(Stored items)

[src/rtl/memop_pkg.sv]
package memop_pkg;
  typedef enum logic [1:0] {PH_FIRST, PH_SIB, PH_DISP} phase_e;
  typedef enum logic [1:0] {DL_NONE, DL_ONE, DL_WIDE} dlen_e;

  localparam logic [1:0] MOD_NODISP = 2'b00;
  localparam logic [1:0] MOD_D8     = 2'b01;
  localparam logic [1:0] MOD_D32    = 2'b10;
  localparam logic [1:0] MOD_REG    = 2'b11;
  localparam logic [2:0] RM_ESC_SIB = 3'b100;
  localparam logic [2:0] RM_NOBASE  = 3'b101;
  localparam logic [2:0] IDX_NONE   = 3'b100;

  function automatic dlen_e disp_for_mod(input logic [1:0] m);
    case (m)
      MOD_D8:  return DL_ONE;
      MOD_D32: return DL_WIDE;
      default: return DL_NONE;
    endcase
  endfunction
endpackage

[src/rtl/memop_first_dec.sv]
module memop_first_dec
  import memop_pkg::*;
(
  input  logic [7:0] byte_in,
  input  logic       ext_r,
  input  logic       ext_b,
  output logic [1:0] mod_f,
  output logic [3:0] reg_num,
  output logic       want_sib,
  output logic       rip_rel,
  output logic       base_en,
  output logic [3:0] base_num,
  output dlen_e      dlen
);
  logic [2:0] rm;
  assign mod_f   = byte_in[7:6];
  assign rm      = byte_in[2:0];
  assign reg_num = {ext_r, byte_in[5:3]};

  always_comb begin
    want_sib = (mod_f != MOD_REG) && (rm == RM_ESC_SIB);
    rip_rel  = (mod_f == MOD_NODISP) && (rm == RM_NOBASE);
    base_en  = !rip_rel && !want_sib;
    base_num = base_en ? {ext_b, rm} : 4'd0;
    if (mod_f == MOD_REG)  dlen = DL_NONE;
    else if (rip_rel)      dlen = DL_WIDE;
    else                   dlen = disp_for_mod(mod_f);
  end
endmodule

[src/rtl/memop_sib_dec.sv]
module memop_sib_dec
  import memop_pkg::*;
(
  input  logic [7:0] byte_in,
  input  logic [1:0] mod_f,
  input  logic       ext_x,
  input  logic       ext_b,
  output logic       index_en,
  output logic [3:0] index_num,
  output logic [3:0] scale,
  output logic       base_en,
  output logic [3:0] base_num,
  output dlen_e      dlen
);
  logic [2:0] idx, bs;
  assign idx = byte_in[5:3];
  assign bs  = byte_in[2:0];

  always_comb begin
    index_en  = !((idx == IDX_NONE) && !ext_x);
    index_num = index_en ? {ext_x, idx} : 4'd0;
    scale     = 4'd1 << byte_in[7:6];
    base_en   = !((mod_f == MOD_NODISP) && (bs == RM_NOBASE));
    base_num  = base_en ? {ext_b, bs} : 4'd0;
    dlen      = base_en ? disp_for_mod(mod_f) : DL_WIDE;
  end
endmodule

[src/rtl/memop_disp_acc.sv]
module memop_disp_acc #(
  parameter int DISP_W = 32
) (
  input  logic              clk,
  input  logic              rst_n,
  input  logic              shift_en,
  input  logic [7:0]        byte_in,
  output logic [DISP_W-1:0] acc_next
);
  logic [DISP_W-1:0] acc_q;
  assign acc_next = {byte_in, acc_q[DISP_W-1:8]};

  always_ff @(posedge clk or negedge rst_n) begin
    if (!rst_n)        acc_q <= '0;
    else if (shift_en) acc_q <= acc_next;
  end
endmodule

The problem: Give only the count of lines in the data that include the string "enum".

Written answer: 2